[What the exercise asks] Return a copy of every line in the data below that contains "more".

*** Dataset records Section Begins ***

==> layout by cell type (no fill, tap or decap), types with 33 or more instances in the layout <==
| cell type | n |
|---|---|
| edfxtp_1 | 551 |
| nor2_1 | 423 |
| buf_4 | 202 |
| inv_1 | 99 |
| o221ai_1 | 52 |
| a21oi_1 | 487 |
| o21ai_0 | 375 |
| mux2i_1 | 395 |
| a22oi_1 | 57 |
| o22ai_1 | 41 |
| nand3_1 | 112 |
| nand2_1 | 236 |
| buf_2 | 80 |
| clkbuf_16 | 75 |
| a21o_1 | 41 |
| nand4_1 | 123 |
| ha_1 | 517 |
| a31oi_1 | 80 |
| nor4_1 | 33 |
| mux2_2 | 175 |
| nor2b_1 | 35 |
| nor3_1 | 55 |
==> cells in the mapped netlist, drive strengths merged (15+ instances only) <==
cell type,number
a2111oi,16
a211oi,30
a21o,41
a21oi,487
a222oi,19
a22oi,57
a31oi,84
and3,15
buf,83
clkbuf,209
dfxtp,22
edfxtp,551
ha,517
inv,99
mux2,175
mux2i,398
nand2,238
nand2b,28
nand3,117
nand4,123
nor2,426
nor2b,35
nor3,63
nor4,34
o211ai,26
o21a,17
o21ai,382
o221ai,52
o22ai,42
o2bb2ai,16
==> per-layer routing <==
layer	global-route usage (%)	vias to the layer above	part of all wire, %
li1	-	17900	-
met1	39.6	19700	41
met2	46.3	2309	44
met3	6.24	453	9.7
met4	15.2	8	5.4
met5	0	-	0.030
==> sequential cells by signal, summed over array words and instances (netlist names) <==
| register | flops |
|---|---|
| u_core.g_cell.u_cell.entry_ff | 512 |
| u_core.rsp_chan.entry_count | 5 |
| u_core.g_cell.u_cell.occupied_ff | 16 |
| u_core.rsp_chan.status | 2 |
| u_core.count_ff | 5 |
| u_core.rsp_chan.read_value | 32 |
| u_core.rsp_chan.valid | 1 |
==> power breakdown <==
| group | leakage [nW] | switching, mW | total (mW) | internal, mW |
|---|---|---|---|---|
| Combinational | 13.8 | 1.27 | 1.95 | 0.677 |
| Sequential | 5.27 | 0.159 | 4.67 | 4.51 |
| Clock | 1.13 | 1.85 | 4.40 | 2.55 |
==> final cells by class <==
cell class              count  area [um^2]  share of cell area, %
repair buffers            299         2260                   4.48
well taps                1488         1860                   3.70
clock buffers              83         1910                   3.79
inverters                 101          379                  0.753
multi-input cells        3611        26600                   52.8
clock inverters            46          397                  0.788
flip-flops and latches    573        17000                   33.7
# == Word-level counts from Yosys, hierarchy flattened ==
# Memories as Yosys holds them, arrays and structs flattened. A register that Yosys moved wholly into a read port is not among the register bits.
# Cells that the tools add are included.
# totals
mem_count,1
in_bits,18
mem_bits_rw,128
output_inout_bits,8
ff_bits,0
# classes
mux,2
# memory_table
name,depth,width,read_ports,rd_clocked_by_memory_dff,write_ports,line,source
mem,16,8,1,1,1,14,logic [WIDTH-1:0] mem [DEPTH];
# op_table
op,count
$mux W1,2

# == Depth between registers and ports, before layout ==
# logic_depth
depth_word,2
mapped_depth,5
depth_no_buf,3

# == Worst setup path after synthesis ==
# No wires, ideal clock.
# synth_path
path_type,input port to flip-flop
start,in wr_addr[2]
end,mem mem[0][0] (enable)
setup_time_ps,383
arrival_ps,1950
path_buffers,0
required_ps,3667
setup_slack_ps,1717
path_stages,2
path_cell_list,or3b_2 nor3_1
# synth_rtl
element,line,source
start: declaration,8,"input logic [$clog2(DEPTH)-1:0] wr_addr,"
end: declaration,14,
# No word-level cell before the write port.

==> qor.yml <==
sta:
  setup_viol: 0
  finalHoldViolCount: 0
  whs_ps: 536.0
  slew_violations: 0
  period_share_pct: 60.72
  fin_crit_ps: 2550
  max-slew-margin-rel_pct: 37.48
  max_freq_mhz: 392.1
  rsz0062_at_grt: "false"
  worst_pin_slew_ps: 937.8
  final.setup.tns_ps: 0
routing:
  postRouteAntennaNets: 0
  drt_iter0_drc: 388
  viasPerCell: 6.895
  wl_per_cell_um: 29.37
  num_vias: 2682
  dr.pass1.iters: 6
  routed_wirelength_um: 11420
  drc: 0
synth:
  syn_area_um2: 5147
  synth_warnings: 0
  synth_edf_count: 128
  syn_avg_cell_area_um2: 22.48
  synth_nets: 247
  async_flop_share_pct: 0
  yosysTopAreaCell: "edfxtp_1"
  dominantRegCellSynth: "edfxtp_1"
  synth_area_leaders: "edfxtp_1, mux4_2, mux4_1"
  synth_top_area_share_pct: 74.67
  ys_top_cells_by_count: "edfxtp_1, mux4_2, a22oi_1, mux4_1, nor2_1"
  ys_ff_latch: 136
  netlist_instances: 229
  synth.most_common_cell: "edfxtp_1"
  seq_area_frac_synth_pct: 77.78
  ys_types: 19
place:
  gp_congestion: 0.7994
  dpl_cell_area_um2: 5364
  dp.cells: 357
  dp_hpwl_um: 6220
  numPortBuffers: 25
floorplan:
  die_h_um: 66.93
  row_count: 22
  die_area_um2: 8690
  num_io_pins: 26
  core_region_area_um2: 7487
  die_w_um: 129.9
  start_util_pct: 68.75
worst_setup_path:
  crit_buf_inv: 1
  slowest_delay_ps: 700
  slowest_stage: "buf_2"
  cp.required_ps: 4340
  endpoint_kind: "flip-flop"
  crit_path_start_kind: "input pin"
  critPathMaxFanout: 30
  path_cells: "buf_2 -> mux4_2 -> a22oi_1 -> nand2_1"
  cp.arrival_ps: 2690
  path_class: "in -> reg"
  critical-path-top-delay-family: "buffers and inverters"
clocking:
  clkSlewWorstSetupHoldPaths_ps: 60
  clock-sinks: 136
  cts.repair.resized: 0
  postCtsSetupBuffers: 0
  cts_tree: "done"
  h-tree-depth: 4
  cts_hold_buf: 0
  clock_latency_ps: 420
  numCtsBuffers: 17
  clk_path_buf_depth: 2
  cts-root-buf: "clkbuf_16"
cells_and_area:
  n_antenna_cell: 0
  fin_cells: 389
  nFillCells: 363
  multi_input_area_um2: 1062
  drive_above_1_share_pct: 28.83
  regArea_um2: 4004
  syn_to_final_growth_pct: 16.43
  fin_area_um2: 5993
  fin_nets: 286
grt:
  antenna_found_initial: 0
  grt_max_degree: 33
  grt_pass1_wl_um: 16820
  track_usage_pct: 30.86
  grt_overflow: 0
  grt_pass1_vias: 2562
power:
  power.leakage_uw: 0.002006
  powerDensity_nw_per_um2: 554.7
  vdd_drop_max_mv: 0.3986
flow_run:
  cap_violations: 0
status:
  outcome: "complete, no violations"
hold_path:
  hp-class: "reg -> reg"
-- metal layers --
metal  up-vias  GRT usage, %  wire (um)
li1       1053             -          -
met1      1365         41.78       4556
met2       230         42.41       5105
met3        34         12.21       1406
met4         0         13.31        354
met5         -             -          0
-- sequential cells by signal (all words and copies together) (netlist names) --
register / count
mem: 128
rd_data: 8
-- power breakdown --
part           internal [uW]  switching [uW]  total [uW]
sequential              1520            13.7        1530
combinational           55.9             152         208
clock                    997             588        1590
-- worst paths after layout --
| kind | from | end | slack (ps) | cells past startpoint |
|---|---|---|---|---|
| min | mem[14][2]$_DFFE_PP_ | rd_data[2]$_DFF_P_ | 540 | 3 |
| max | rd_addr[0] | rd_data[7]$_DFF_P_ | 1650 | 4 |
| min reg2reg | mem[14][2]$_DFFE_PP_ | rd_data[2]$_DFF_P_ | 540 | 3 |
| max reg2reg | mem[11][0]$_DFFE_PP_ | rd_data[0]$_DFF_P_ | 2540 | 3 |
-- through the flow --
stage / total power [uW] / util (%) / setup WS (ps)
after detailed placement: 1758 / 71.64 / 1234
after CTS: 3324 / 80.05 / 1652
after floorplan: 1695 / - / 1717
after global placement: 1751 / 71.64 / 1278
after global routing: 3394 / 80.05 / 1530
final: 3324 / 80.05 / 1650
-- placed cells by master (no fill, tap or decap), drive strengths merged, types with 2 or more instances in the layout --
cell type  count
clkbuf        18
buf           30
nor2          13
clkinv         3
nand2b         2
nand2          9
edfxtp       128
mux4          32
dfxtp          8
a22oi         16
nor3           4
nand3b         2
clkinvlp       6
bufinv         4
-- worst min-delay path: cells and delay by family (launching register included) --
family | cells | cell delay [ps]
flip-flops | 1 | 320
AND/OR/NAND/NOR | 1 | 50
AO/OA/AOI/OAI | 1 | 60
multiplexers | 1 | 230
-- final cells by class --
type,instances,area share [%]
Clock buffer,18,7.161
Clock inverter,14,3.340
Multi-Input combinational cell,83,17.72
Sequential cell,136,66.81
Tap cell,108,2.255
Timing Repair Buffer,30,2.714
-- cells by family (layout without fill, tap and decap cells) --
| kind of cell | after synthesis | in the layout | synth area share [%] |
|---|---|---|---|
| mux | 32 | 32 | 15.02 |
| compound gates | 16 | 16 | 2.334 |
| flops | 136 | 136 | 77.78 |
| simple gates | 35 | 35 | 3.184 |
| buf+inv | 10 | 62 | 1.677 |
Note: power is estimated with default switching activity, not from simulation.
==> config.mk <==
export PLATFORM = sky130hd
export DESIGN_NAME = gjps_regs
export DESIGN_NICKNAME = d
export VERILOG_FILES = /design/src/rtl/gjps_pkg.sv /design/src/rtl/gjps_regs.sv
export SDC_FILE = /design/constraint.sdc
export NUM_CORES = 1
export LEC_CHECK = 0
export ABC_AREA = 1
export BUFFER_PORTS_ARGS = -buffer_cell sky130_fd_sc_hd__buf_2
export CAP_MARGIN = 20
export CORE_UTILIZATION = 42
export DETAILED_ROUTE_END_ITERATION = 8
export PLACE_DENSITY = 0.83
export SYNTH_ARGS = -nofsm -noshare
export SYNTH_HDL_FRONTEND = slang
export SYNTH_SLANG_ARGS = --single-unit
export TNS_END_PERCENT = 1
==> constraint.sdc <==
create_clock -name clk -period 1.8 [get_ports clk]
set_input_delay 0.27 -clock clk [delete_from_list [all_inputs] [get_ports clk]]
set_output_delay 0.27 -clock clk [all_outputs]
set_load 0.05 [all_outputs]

*** Dataset records Section Ends ***

[Solution below]
==> layout by cell type (no fill, tap or decap), types with 33 or more instances in the layout <==
-- placed cells by master (no fill, tap or decap), drive strengths merged, types with 2 or more instances in the layout --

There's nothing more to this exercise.